▶ _Problem details_: Repeat only the lines below from the one containing "share (%) |" through the one containing "CTS: 80.6 / 1222 / 70.9 / 10000 / 5.30", inclusive, exactly as written.

▶ _Records shown_:
#####

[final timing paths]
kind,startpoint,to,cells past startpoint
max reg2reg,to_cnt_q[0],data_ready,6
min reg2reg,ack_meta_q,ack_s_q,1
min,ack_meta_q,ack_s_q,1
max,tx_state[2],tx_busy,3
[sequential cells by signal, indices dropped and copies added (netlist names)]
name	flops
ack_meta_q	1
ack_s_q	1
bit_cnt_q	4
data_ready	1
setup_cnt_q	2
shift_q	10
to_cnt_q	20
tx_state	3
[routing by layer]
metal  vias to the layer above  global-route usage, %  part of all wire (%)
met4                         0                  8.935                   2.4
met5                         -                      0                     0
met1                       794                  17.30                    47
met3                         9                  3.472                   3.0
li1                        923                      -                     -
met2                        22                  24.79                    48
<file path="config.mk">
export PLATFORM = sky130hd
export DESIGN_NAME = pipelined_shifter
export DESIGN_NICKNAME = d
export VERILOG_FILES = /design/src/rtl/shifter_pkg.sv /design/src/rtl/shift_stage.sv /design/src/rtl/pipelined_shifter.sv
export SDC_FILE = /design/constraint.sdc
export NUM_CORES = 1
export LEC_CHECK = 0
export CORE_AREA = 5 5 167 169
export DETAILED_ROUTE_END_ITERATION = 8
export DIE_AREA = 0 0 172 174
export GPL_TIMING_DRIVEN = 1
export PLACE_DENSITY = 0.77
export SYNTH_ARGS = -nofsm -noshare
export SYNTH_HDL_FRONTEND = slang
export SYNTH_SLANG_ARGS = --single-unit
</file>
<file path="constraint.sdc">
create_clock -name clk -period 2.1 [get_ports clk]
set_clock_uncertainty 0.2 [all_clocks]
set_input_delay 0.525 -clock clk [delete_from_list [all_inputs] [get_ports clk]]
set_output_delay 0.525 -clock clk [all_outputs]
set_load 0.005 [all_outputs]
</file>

#####

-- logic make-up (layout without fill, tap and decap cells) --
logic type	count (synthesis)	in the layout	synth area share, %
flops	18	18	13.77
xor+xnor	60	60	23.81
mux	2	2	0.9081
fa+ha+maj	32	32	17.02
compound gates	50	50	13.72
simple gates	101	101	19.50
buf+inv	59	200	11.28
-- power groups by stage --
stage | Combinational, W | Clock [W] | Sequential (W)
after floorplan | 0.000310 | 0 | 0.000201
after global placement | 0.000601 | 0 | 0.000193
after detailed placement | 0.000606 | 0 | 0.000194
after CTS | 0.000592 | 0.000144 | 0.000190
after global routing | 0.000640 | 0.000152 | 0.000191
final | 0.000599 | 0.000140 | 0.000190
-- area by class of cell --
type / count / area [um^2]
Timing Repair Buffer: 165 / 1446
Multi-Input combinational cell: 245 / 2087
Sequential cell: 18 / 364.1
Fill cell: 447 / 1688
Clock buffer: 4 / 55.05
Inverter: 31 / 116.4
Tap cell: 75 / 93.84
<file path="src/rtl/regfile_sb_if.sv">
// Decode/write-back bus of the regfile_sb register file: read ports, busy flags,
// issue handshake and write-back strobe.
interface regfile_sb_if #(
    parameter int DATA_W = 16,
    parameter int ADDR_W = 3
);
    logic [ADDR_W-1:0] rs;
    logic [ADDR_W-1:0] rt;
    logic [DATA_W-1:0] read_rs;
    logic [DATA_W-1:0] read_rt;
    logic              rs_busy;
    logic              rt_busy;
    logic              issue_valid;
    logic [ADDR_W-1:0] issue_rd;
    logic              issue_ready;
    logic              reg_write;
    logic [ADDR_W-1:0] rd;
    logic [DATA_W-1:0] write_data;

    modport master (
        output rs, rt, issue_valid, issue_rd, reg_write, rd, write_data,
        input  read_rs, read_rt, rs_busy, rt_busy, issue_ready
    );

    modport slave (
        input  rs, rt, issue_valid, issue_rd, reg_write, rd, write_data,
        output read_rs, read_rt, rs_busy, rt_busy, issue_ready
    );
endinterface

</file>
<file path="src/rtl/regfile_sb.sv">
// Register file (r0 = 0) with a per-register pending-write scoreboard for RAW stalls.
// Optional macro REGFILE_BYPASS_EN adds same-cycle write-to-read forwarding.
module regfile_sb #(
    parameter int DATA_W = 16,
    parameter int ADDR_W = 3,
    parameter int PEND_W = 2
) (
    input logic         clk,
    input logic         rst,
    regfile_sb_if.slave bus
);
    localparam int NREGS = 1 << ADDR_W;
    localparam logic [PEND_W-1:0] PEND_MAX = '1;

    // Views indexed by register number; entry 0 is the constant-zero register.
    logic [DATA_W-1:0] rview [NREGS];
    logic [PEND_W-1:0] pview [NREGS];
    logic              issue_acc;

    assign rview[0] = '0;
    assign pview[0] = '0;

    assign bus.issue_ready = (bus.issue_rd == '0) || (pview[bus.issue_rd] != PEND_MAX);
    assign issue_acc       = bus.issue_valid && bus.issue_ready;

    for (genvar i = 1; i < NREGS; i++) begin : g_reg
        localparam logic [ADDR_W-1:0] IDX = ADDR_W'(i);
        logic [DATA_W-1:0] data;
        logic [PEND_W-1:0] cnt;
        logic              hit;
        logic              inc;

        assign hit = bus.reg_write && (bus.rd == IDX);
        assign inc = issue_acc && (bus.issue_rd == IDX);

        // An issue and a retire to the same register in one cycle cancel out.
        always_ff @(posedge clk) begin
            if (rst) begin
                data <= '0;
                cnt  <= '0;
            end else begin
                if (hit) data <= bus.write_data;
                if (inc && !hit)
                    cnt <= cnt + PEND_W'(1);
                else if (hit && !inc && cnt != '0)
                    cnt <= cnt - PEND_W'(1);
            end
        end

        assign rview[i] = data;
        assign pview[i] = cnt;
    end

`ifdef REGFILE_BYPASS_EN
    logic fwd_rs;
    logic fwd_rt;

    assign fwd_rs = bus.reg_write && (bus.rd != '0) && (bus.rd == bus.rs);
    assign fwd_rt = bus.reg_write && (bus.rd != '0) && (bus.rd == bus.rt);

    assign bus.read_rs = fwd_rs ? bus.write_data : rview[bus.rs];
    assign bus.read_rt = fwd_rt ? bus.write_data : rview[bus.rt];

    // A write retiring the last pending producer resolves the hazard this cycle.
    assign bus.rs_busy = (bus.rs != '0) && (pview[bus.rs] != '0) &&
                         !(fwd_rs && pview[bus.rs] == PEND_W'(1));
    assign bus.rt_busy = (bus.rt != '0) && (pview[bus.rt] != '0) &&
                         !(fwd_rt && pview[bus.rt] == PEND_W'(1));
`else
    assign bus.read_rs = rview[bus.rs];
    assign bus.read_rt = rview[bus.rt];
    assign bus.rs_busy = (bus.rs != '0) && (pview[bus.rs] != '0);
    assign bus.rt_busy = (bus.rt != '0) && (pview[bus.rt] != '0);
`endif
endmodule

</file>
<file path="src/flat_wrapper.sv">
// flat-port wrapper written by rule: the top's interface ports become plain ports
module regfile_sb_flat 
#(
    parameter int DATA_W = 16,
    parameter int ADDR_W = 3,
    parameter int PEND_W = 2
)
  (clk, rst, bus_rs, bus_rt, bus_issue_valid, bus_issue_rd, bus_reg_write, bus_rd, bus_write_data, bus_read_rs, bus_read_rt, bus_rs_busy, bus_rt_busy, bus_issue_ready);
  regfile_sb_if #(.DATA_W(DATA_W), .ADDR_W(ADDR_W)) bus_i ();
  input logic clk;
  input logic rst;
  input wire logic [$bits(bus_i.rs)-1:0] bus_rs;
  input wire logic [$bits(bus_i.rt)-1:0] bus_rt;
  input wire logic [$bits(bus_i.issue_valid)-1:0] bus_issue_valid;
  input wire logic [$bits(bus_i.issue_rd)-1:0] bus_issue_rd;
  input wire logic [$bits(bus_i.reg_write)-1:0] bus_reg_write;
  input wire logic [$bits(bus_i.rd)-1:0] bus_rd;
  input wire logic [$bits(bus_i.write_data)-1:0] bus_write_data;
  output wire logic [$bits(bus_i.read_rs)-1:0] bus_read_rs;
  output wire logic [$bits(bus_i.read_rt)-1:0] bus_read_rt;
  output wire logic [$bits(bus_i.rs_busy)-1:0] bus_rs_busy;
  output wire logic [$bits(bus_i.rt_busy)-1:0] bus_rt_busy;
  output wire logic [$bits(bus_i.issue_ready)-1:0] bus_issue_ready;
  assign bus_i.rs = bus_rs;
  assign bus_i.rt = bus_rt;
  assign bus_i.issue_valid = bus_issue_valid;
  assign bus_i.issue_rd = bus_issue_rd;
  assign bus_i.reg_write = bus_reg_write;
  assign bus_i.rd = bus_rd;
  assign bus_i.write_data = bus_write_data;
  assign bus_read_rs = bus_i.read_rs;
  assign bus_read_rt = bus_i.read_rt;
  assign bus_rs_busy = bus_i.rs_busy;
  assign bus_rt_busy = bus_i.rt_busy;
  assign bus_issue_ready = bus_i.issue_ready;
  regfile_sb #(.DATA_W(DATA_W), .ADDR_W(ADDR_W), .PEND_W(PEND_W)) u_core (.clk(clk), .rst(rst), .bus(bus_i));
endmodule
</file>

#####

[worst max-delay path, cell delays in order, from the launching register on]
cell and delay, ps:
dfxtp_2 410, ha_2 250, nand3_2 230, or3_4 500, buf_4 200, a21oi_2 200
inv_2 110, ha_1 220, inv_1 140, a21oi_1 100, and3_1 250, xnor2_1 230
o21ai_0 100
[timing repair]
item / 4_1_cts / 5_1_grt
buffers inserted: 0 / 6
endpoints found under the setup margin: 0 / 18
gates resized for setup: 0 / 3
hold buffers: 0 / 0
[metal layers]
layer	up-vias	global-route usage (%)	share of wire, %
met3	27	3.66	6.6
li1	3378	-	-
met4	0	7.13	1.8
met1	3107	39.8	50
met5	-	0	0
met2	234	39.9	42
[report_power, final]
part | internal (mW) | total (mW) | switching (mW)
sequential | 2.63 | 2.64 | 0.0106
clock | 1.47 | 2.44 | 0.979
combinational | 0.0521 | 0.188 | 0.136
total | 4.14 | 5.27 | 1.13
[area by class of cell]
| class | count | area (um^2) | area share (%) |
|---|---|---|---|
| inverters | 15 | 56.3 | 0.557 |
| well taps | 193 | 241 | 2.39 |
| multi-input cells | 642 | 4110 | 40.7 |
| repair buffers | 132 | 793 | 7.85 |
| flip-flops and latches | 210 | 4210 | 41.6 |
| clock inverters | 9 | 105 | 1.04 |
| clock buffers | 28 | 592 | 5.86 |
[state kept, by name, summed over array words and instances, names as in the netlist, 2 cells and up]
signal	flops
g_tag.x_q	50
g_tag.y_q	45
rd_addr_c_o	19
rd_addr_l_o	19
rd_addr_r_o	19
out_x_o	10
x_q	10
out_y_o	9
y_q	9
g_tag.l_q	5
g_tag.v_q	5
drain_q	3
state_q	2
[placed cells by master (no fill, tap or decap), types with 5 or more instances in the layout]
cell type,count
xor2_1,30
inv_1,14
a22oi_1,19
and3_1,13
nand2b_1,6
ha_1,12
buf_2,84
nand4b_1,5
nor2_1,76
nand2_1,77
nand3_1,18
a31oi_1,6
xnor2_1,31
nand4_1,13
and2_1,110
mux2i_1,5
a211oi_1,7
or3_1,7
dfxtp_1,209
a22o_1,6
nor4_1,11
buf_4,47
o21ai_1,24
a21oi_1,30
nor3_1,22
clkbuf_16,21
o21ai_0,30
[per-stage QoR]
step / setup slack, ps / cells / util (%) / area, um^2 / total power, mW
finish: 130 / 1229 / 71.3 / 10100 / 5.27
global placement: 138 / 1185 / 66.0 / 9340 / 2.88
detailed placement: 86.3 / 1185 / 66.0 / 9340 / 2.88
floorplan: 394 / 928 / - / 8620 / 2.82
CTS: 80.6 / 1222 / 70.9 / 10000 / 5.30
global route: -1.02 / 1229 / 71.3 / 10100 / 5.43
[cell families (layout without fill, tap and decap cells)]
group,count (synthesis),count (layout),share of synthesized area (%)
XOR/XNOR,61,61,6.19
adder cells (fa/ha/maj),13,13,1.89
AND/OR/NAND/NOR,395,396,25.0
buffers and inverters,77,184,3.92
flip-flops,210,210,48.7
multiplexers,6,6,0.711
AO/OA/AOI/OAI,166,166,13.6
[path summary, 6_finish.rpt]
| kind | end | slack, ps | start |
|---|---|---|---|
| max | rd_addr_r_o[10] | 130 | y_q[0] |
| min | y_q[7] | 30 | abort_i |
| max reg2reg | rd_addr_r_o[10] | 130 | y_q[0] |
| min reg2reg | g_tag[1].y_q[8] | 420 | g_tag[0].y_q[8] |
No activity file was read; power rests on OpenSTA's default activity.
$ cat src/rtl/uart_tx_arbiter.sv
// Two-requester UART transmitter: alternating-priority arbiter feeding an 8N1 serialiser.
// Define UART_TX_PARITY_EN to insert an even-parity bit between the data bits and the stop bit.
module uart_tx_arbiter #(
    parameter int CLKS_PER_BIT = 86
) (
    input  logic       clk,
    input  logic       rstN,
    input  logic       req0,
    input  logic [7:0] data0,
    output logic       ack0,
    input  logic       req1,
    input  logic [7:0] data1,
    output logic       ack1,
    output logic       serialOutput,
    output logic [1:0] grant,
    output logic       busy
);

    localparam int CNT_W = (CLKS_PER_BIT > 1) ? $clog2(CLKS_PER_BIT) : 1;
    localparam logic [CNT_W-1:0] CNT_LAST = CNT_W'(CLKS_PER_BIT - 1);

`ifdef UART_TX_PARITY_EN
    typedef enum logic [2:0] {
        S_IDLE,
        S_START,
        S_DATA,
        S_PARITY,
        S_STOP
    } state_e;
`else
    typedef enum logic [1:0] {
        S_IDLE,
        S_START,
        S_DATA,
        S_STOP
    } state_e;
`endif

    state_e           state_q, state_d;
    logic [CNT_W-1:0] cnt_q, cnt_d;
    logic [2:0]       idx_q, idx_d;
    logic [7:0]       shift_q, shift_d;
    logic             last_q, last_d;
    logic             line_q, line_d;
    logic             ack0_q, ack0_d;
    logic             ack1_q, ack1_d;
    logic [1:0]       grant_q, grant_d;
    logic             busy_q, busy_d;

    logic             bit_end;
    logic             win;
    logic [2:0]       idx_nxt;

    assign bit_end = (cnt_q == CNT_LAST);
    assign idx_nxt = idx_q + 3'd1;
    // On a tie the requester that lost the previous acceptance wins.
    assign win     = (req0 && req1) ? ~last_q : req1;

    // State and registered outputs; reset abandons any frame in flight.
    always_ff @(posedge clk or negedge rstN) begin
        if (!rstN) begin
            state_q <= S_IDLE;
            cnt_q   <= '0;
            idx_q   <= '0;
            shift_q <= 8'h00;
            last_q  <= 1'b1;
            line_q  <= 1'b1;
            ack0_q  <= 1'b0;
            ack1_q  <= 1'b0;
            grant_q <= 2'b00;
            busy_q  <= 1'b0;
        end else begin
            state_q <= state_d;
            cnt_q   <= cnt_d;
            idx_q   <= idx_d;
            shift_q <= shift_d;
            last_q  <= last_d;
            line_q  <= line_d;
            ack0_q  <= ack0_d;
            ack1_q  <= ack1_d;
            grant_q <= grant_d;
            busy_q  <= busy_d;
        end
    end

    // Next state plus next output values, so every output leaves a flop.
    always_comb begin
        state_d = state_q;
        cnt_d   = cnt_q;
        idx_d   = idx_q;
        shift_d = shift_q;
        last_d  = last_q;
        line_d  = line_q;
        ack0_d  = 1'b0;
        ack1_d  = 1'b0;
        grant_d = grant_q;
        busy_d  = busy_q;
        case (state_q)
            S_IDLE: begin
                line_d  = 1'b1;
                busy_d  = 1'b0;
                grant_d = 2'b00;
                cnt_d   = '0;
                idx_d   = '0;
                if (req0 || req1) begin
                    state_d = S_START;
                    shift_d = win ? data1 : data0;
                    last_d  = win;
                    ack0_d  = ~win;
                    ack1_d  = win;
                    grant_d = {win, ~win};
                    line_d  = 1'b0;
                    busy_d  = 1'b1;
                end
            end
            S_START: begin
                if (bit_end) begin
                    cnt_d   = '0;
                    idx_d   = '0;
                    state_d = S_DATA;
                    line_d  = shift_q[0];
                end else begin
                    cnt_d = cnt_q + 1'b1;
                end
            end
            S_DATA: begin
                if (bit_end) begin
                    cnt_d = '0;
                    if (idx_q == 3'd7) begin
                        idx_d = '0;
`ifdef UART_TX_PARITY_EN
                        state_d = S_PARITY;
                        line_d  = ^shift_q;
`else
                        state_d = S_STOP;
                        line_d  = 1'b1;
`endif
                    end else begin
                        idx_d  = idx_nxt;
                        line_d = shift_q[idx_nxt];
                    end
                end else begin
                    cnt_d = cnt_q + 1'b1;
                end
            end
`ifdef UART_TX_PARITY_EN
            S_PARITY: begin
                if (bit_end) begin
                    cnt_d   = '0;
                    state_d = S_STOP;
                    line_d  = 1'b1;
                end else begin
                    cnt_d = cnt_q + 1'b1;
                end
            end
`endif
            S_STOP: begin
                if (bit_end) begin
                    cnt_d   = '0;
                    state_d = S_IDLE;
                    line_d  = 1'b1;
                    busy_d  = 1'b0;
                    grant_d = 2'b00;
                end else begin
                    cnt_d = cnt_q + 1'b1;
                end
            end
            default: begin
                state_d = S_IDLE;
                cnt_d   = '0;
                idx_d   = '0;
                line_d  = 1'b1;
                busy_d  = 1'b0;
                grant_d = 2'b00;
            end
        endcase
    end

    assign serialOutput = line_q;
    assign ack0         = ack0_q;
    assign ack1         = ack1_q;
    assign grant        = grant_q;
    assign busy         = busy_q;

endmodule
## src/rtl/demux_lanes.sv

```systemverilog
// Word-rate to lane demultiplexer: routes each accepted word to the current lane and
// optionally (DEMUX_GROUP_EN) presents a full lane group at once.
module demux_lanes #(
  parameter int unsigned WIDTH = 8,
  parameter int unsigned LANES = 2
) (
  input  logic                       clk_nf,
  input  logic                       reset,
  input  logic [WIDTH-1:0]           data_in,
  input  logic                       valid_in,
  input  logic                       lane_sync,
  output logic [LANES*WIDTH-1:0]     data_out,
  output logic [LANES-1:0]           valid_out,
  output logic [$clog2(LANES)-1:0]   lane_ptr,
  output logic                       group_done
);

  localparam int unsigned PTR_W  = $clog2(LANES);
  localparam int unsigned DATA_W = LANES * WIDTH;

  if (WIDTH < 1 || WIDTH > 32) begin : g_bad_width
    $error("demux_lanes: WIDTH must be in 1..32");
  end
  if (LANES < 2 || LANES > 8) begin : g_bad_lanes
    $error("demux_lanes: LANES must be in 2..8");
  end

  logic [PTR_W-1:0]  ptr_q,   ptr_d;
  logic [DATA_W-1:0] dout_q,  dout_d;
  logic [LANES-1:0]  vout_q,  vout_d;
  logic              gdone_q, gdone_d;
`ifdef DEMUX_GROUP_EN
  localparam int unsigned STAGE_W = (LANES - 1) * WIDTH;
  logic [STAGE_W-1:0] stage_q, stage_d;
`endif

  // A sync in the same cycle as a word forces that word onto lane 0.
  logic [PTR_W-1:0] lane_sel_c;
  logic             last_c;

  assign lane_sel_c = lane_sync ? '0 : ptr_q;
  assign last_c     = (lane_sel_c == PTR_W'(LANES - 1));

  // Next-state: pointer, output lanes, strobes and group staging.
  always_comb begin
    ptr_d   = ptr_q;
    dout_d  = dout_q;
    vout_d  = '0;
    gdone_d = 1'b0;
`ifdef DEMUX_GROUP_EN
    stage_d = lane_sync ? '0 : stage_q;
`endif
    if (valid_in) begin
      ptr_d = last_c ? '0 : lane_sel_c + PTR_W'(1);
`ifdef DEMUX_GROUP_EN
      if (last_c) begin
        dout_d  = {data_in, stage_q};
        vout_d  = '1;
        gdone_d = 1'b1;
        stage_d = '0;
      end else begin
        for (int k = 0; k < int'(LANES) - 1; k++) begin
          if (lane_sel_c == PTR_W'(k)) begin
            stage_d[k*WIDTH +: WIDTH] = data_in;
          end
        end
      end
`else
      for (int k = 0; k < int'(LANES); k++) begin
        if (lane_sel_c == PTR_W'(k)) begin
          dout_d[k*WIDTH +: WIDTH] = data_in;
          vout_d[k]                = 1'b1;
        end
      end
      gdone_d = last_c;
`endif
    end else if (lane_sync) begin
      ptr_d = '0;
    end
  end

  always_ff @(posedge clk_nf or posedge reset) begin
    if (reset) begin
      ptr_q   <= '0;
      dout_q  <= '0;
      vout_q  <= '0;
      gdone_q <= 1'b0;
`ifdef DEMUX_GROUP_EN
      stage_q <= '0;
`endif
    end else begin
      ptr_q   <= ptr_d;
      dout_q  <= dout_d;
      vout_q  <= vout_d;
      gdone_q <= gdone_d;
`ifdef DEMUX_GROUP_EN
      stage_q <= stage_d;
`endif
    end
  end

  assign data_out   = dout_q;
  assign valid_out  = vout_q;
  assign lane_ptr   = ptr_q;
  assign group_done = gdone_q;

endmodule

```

#####

▶ _Result of this task_:
| class | count | area (um^2) | area share (%) |
|---|---|---|---|
| inverters | 15 | 56.3 | 0.557 |
| well taps | 193 | 241 | 2.39 |
| multi-input cells | 642 | 4110 | 40.7 |
| repair buffers | 132 | 793 | 7.85 |
| flip-flops and latches | 210 | 4210 | 41.6 |
| clock inverters | 9 | 105 | 1.04 |
| clock buffers | 28 | 592 | 5.86 |
[state kept, by name, summed over array words and instances, names as in the netlist, 2 cells and up]
signal	flops
g_tag.x_q	50
g_tag.y_q	45
rd_addr_c_o	19
rd_addr_l_o	19
rd_addr_r_o	19
out_x_o	10
x_q	10
out_y_o	9
y_q	9
g_tag.l_q	5
g_tag.v_q	5
drain_q	3
state_q	2
[placed cells by master (no fill, tap or decap), types with 5 or more instances in the layout]
cell type,count
xor2_1,30
inv_1,14
a22oi_1,19
and3_1,13
nand2b_1,6
ha_1,12
buf_2,84
nand4b_1,5
nor2_1,76
nand2_1,77
nand3_1,18
a31oi_1,6
xnor2_1,31
nand4_1,13
and2_1,110
mux2i_1,5
a211oi_1,7
or3_1,7
dfxtp_1,209
a22o_1,6
nor4_1,11
buf_4,47
o21ai_1,24
a21oi_1,30
nor3_1,22
clkbuf_16,21
o21ai_0,30
[per-stage QoR]
step / setup slack, ps / cells / util (%) / area, um^2 / total power, mW
finish: 130 / 1229 / 71.3 / 10100 / 5.27
global placement: 138 / 1185 / 66.0 / 9340 / 2.88
detailed placement: 86.3 / 1185 / 66.0 / 9340 / 2.88
floorplan: 394 / 928 / - / 8620 / 2.82
CTS: 80.6 / 1222 / 70.9 / 10000 / 5.30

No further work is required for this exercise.